Myelofibrosis (MF) treatment was once defined largely by symptom control and limited therapeutic options. The arrival of JAK inhibitors transformed care by reducing splenomegaly and improving quality of life, however, many patients still experience disease progression or loss of response over time.
Clinicians increasingly face more nuanced questions: which JAK inhibitor or combination strategy best matches the patient’s dominant problem? When should transplantation be reconsidered? Which patients may benefit from emerging approaches? Let’s explore some of the answers through anemia-focused therapies, newer drugs and treatment sequencing options in 2026.
The Essentials of MF
Myelofibrosis (MF) is a Ph-negative myeloproliferative neoplasia that may arise de novo as primary myelofibrosis (PMF) or develop secondary to Essential Thrombocythemia (ET) or Polycythemia Vera (PV). Biologically, MF is characterized by clonal proliferation of malignant hematopoietic stem and progenitor cells, and its pathogenesis has been linked to aberrant cytokine production driven by upregulation of the JAK-STAT signaling pathway.

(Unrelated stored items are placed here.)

===== src/card_socket_status_monitor.sv =====
// Implementation choices: the register addresses and the address-and-strobe port.
`timescale 1ns/1ps
// ***************************************************************
// Functional notes
// card detect pins are active low; card present only when both low
// raw card detect levels of each socket readable in status registers
// enabled card detect transition raises the host interrupt
// memory card: both battery detect levels shown in socket status
// battery detect change is an interrupt source when enabled
// i/o mode: first battery pin is active-low card status change
// status change level reported, its change can raise an interrupt
// i/o mode: second battery pin is active-low card audio
// card audio drives the speaker pin shared with base select strap
// card pulls wait low to stretch a cycle; wait passed to host
// memory mode: ready high means next cycle can be taken
// memory mode: ready low means card busy
// ready level mirrored in a status bit
// ready change is an interrupt source shown in status
// memory mode: protect pin high means write protected
// i/o mode: protect pin low requests 16-bit i/o width
// every socket pin passes two flip-flops before use
// changes set sticky flags until cleared; irq is or of enabled flags
// host 16-bit i/o indication asserted low during wide i/o access
// ***************************************************************
module card_socket_status_monitor (
	// clock and reset
	input  wire logic                              ref_clk_i,
	input  wire logic                              reset_n_i,
	// register port
	input  wire card_mon_pkg::reg_req_s            reg_req_i,
	output logic [card_mon_pkg::DATA_W-1:0]        reg_rdata_o,
	// socket pins
	input  wire card_mon_pkg::sock_pins_s          sock_a_pins_i,
	input  wire card_mon_pkg::sock_pins_s          sock_b_pins_i,
	input  wire logic [card_mon_pkg::NUM_SOCKETS-1:0] sock_access_i,
	// host interrupt
	output logic                                   irq_o,
	// host open-drain pins
	output logic                                   host_wait_req_n_o,
	output logic                                   host_wait_req_n_oe_o,
	output logic                                   host_wide_io_n_o,
	output logic                                   host_wide_io_n_oe_o,
	// speaker pin shared with base select strap
	input  wire logic                              base_select_zero_i,
	output logic                                   card_audio_n_o,
	output logic                                   card_audio_n_oe_o
);

	localparam int NS = card_mon_pkg::NUM_SOCKETS;
	localparam int PW = $bits(card_mon_pkg::sock_pins_s);
	localparam int NE = NS * card_mon_pkg::EVENTS_PER_SOCKET;
	localparam int DW = card_mon_pkg::DATA_W;

	// ***************************************************************
	// helpers
	// ***************************************************************
	function automatic logic card_present(input card_mon_pkg::sock_pins_s p);
		card_present = !p.detect_first && !p.detect_second;
	endfunction

	function automatic logic [DW-1:0] status_byte(input card_mon_pkg::sock_pins_s p);
		status_byte = '0;
		status_byte[card_mon_pkg::ST_DETECT_FIRST] = p.detect_first;
		status_byte[card_mon_pkg::ST_DETECT_SECOND] = p.detect_second;
		status_byte[card_mon_pkg::ST_PRESENT] = card_present(p);
		status_byte[card_mon_pkg::ST_BATTERY_FIRST] = p.battery_first;
		status_byte[card_mon_pkg::ST_BATTERY_SECOND] = p.battery_second;
		status_byte[card_mon_pkg::ST_READY] = p.ready_busy;
		status_byte[card_mon_pkg::ST_PROTECT_OR_WIDE] = p.protect_or_wide;
		status_byte[card_mon_pkg::ST_WAIT] = p.wait_req_n;
	endfunction

	// ***************************************************************
	// reset release
	// ***************************************************************
	logic [1:0] rst_sync_reg;
	logic       rst_n;

	always_ff @(posedge ref_clk_i or negedge reset_n_i) begin
		if (!reset_n_i) begin
			rst_sync_reg <= 2'h0;
		end else begin
			rst_sync_reg <= {rst_sync_reg[0], 1'b1};
		end
	end

	assign rst_n = rst_sync_reg[1];

	// ***************************************************************
	// pin synchronisers
	// ***************************************************************
	logic [2*PW-1:0]             pins_flat;
	card_mon_pkg::sock_pins_s    pins_sync [NS];
	card_mon_pkg::sock_pins_s    pins_prev_reg [NS];

	status_sync #(
		.WIDTH       (2 * PW),
		.RESET_VALUE ({card_mon_pkg::PINS_IDLE, card_mon_pkg::PINS_IDLE})
	) u_sync (
		.clk_i   (ref_clk_i),
		.rst_n_i (rst_n),
		.async_i ({sock_b_pins_i, sock_a_pins_i}),
		.sync_o  (pins_flat)
	);

	assign pins_sync[0] = pins_flat[PW-1:0];
	assign pins_sync[1] = pins_flat[2*PW-1:PW];

	always_ff @(posedge ref_clk_i or negedge rst_n) begin
		if (!rst_n) begin
			for (int s = 0; s < NS; s++) begin
				pins_prev_reg[s] <= card_mon_pkg::PINS_IDLE;
			end
		end else begin
			for (int s = 0; s < NS; s++) begin
				pins_prev_reg[s] <= pins_sync[s];
			end
		end
	end

	// ***************************************************************
	// software registers
	// ***************************************************************
	logic [NS-1:0] io_mode_reg;
	logic [DW-1:0] enable_reg;
	logic [NE-1:0] clear_mask;
	logic [NE-1:0] change_flags;

	always_ff @(posedge ref_clk_i or negedge rst_n) begin
		if (!rst_n) begin
			io_mode_reg <= card_mon_pkg::MODE_RESET;
		end else if (reg_req_i.write && reg_req_i.addr == card_mon_pkg::OFF_MODE) begin
			io_mode_reg <= reg_req_i.wdata[NS-1:0];
		end
	end

	always_ff @(posedge ref_clk_i or negedge rst_n) begin
		if (!rst_n) begin
			enable_reg <= card_mon_pkg::ENABLE_RESET;
		end else if (reg_req_i.write && reg_req_i.addr == card_mon_pkg::OFF_CHANGE_ENABLE) begin
			enable_reg <= reg_req_i.wdata;
		end
	end

	always_comb begin
		clear_mask = '0;
		if (reg_req_i.write && reg_req_i.addr == card_mon_pkg::OFF_CHANGE_CLEAR) begin
			clear_mask = reg_req_i.wdata[NE-1:0];
		end
	end

	// ***************************************************************
	// change events
	// ***************************************************************
	logic [NE-1:0] events;

	always_comb begin
		events = '0;
		for (int s = 0; s < NS; s++) begin
			events[s*4 + card_mon_pkg::EV_DETECT] =
				(pins_sync[s].detect_first ^ pins_prev_reg[s].detect_first) |
				(pins_sync[s].detect_second ^ pins_prev_reg[s].detect_second);
			// in i/o mode this is the status change line
			events[s*4 + card_mon_pkg::EV_BATTERY_FIRST] =
				pins_sync[s].battery_first ^ pins_prev_reg[s].battery_first;
			// audio toggles constantly, so no event in i/o mode
			events[s*4 + card_mon_pkg::EV_BATTERY_SECOND] = !io_mode_reg[s] &&
				(pins_sync[s].battery_second ^ pins_prev_reg[s].battery_second);
			events[s*4 + card_mon_pkg::EV_READY] =
				pins_sync[s].ready_busy ^ pins_prev_reg[s].ready_busy;
		end
	end

	sticky_flags #(
		.WIDTH (NE)
	) u_flags (
		.clk_i    (ref_clk_i),
		.rst_n_i  (rst_n),
		.set_i    (events),
		.clear_i  (clear_mask),
		.enable_i (enable_reg[NE-1:0]),
		.flags_o  (change_flags),
		.irq_o    (irq_o)
	);

	// ***************************************************************
	// strap and speaker pin
	// ***************************************************************
	logic strap_taken_reg;
	logic strap_reg;
	logic audio_active;

	// pin is an input until the strap is caught after reset
	always_ff @(posedge ref_clk_i or negedge rst_n) begin
		if (!rst_n) begin
			strap_taken_reg <= 1'b0;
			strap_reg       <= 1'b0;
		end else if (!strap_taken_reg) begin
			strap_taken_reg <= 1'b1;
			strap_reg       <= base_select_zero_i;
		end
	end

	always_comb begin
		audio_active = 1'b0;
		for (int s = 0; s < NS; s++) begin
			audio_active = audio_active | (io_mode_reg[s] && !pins_sync[s].battery_second);
		end
	end

	always_ff @(posedge ref_clk_i or negedge rst_n) begin
		if (!rst_n) begin
			card_audio_n_o    <= 1'b1;
			card_audio_n_oe_o <= 1'b0;
		end else begin
			card_audio_n_o    <= !audio_active;
			card_audio_n_oe_o <= strap_taken_reg;
		end
	end

	// ***************************************************************
	// host wait and wide i/o
	// ***************************************************************
	logic [NS-1:0] wait_req;
	logic [NS-1:0] wide_req;

	always_comb begin
		for (int s = 0; s < NS; s++) begin
			wait_req[s] = sock_access_i[s] && !pins_sync[s].wait_req_n;
			wide_req[s] = io_mode_reg[s] && !pins_sync[s].protect_or_wide;
		end
	end

	// open drain: only ever pulls low
	always_ff @(posedge ref_clk_i or negedge rst_n) begin
		if (!rst_n) begin
			host_wait_req_n_o    <= 1'b0;
			host_wait_req_n_oe_o <= 1'b0;
		end else begin
			host_wait_req_n_o    <= 1'b0;
			host_wait_req_n_oe_o <= |wait_req;
		end
	end

	always_ff @(posedge ref_clk_i or negedge rst_n) begin
		if (!rst_n) begin
			host_wide_io_n_o    <= 1'b0;
			host_wide_io_n_oe_o <= 1'b0;
		end else begin
			host_wide_io_n_o    <= 1'b0;
			host_wide_io_n_oe_o <= |(wide_req & sock_access_i);
		end
	end

	// ***************************************************************
	// read path
	// ***************************************************************
	logic [DW-1:0] info;

	always_comb begin
		info = '0;
		info[card_mon_pkg::INFO_STRAP] = strap_reg;
		for (int s = 0; s < NS; s++) begin
			info[card_mon_pkg::INFO_PROTECTED + s] =
				!io_mode_reg[s] && pins_sync[s].protect_or_wide;
			info[card_mon_pkg::INFO_WIDE + s] = wide_req[s];
			info[card_mon_pkg::INFO_BUSY + s] =
				!io_mode_reg[s] && !pins_sync[s].ready_busy;
		end
	end

	// data stand only in the cycle after the read
	always_ff @(posedge ref_clk_i or negedge rst_n) begin
		if (!rst_n) begin
			reg_rdata_o <= '0;
		end else if (!reg_req_i.read) begin
			reg_rdata_o <= '0;
		end else begin
			unique case (reg_req_i.addr)
				card_mon_pkg::OFF_SOCK_A_STATUS: reg_rdata_o <= status_byte(pins_sync[0]);
				card_mon_pkg::OFF_SOCK_B_STATUS: reg_rdata_o <= status_byte(pins_sync[1]);
				card_mon_pkg::OFF_MODE:          reg_rdata_o <= {{(DW-NS){1'b0}}, io_mode_reg};
				card_mon_pkg::OFF_CHANGE_STATUS: reg_rdata_o <= change_flags;
				card_mon_pkg::OFF_CHANGE_ENABLE: reg_rdata_o <= enable_reg;
				card_mon_pkg::OFF_INFO:          reg_rdata_o <= info;
				default:                         reg_rdata_o <= '0;
			endcase
		end
	end

	// ***************************************************************
	// assertions
	// ***************************************************************
	// socket b ready flag, the one the bench lands a clear on
	localparam int B_READY = card_mon_pkg::EVENTS_PER_SOCKET + card_mon_pkg::EV_READY;
endmodule // card_socket_status_monitor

The majority of patients harbor a somatic mutation in one of three genes involved in this pathway: JAK2 Mutation, CALR, or MPL.
Clinical presentation is highly heterogenous and includes:
- Bone marrow fibrosis (BMF)
- Extramedullary hematopoiesis
- Hepatosplenomegaly
- Anemia
- Constitutional symptoms
- Cachexia
- Risk of leukemic transformation
Inferior survival is associated with older age, anemia, leukocytosis, thrombocytopenia, the presence of constitutional symptoms, and transfusion dependence (TD). Prognosis is further influenced by cytogenetic abnormalities and high- risk mutations (ASXL1, SRSF2, U2AF1‐Q157, EZH2, IDH1/2).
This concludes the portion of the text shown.